● **Work to complete**: Provide again, from the entries below, every line from the one containing "placed_design,place_area,85600,sq um" through the one containing "placed_design,pre_cts_ws,0.460,ns", exactly as written, and no other line.

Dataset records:
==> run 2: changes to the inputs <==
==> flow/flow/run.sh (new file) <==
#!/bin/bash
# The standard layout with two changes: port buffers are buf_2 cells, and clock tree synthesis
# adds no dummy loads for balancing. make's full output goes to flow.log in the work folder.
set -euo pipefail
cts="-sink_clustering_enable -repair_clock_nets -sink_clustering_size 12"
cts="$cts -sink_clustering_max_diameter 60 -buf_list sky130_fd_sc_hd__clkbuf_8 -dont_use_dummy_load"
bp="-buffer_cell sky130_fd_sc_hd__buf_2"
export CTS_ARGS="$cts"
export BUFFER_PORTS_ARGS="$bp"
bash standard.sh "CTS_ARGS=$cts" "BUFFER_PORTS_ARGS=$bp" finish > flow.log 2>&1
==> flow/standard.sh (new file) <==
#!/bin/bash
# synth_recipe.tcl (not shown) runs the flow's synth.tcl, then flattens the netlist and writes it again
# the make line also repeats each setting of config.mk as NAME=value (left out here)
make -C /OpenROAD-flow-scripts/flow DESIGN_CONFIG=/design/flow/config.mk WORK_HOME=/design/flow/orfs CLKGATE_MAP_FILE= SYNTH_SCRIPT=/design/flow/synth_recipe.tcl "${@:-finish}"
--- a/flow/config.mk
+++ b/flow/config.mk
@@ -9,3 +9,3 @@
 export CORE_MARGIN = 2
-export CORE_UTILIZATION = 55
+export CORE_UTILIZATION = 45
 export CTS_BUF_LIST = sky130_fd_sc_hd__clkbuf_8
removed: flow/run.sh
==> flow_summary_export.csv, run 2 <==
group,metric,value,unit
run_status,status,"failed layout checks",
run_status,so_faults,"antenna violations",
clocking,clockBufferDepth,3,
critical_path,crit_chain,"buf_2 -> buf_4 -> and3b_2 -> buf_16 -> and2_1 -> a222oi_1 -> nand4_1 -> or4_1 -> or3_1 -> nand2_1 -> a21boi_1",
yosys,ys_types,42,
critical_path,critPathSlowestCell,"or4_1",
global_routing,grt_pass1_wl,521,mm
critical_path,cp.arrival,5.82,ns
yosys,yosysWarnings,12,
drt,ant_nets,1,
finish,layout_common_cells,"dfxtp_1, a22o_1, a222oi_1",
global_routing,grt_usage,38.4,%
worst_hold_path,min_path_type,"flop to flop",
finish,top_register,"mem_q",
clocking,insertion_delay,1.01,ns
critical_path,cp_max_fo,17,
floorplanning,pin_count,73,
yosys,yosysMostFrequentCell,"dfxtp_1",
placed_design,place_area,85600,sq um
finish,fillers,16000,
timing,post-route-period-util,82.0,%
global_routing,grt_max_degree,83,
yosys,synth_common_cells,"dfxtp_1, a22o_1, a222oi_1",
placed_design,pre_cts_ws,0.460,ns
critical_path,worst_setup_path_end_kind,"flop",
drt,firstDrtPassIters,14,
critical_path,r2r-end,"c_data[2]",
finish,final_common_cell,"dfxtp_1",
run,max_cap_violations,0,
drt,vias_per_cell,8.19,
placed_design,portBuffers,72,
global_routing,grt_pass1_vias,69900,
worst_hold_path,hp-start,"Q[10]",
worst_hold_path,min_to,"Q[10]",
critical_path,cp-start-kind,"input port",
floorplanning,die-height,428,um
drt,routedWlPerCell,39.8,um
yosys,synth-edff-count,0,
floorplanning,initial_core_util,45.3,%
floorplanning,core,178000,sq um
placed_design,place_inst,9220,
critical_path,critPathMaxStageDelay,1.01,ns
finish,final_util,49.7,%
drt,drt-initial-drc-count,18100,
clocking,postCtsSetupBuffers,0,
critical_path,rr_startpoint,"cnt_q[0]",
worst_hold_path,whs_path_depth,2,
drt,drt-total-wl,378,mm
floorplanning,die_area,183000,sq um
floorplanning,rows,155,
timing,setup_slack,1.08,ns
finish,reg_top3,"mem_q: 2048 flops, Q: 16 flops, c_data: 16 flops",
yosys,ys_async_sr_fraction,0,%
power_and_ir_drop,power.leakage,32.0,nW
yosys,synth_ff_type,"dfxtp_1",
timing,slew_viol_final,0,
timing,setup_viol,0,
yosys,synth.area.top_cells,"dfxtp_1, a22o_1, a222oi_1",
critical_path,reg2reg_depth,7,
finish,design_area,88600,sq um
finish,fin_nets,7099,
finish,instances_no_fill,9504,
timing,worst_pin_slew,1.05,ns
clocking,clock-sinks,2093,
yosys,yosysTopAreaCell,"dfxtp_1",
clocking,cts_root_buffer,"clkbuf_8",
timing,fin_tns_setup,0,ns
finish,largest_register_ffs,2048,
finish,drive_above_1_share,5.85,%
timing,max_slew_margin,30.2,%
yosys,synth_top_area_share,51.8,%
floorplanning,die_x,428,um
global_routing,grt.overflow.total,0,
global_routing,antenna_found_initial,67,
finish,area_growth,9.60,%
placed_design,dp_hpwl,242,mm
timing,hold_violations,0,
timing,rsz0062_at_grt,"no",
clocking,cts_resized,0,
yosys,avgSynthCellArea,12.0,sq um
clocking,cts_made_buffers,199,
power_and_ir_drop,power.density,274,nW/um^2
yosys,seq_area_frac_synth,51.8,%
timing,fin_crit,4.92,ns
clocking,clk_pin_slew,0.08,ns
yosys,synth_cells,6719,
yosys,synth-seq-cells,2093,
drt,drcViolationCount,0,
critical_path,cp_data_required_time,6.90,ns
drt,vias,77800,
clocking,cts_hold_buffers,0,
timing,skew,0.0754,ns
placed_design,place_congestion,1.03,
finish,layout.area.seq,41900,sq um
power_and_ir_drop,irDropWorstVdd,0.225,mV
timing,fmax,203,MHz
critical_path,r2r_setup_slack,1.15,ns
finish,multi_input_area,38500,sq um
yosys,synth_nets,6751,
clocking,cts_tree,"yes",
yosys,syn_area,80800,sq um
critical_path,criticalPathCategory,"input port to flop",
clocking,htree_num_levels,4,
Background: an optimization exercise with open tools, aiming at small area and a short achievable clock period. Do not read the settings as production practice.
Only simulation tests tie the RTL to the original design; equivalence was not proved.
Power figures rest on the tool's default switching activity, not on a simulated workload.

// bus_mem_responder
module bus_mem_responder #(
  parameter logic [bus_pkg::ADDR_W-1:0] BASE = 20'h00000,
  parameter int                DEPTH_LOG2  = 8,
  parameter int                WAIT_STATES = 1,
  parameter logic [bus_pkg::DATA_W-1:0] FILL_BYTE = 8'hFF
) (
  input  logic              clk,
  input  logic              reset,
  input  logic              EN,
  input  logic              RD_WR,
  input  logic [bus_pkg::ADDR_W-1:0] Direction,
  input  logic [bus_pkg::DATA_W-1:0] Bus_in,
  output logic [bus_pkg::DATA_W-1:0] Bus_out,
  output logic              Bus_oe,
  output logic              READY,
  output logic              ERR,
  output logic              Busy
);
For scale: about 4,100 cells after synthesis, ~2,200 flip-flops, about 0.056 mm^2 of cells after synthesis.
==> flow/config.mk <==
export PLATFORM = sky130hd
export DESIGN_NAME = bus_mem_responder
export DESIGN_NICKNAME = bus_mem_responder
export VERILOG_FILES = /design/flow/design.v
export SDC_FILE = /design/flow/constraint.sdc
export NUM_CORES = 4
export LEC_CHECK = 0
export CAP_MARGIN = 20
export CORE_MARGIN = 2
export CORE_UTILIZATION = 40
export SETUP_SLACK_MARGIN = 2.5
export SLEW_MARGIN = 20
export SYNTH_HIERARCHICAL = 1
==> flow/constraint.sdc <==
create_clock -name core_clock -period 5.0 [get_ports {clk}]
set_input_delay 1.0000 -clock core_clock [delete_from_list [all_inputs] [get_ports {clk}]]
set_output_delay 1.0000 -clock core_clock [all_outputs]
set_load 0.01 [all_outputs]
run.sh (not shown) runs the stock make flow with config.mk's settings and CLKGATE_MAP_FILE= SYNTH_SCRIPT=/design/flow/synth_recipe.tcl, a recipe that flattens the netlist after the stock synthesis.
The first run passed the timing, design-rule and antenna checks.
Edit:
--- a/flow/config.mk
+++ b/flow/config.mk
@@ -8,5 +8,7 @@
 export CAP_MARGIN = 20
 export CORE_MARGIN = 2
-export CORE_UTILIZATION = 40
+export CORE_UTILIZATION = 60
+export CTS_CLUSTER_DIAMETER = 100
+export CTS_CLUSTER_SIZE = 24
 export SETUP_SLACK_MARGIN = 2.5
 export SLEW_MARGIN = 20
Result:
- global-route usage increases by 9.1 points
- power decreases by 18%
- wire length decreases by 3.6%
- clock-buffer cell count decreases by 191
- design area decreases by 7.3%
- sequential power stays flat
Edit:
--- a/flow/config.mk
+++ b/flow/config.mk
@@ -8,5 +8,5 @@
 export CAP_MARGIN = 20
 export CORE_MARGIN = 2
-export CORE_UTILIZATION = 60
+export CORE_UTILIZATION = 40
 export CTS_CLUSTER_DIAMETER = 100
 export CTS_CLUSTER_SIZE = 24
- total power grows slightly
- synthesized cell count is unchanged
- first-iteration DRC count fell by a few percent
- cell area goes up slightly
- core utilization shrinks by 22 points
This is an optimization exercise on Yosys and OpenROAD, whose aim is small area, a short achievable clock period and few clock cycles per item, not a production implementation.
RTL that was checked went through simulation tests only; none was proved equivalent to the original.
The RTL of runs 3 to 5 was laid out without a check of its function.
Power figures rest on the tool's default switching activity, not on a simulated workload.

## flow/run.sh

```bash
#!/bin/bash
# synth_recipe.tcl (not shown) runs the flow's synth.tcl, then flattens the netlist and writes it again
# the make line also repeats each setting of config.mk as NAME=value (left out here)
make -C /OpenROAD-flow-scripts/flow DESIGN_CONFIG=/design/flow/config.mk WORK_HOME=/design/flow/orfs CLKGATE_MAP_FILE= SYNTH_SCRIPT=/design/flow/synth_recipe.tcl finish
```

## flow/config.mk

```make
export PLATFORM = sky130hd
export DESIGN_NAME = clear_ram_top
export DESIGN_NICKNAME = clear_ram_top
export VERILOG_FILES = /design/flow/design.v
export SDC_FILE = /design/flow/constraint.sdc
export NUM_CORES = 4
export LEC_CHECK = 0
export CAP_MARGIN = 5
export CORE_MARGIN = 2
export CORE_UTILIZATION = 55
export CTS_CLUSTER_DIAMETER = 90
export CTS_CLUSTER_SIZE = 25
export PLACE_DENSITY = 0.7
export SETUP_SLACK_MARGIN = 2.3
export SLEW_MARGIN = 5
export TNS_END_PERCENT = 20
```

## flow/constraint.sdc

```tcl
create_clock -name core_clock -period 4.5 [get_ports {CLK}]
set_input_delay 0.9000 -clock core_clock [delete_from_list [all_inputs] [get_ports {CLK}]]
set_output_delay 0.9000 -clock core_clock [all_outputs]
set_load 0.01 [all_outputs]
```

...

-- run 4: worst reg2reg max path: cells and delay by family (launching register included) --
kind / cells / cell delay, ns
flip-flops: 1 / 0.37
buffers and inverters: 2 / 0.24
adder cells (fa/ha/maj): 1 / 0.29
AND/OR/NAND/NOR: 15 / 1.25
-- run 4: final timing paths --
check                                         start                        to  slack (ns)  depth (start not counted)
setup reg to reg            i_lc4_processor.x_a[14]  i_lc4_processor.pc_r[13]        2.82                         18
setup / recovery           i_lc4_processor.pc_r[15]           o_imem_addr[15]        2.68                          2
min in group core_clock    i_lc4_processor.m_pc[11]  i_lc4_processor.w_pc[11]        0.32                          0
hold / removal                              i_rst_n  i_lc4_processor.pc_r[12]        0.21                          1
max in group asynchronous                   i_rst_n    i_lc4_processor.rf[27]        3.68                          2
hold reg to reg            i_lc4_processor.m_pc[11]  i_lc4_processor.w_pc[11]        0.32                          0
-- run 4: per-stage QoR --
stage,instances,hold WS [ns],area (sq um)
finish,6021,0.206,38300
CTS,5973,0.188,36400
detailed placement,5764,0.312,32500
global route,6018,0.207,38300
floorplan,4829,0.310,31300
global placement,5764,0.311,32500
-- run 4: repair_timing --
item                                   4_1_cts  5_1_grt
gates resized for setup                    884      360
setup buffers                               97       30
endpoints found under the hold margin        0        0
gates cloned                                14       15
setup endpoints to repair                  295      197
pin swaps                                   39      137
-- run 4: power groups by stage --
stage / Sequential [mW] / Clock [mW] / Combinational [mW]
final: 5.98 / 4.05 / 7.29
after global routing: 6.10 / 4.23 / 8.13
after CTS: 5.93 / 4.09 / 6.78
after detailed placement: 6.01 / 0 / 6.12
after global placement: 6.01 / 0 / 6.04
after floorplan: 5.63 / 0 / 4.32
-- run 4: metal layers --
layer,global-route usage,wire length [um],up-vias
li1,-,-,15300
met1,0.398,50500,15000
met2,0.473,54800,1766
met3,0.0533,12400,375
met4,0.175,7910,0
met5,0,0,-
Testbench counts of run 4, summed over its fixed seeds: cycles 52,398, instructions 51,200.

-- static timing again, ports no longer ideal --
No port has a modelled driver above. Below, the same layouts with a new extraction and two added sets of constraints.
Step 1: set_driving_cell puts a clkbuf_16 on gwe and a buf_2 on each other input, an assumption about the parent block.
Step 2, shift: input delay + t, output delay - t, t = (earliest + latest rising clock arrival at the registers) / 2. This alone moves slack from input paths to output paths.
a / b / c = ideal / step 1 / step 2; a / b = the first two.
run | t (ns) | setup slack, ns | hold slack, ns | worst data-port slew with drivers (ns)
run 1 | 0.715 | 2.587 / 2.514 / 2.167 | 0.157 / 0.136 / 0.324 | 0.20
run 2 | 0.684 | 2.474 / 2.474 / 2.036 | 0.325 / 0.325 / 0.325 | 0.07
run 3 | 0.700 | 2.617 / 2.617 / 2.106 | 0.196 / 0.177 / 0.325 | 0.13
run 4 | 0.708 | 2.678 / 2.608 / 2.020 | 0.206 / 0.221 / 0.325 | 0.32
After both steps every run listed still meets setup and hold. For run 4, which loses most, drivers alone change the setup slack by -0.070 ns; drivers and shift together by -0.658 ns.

● **Written answer**:
placed_design,place_area,85600,sq um
finish,fillers,16000,
timing,post-route-period-util,82.0,%
global_routing,grt_max_degree,83,
yosys,synth_common_cells,"dfxtp_1, a22o_1, a222oi_1",
placed_design,pre_cts_ws,0.460,ns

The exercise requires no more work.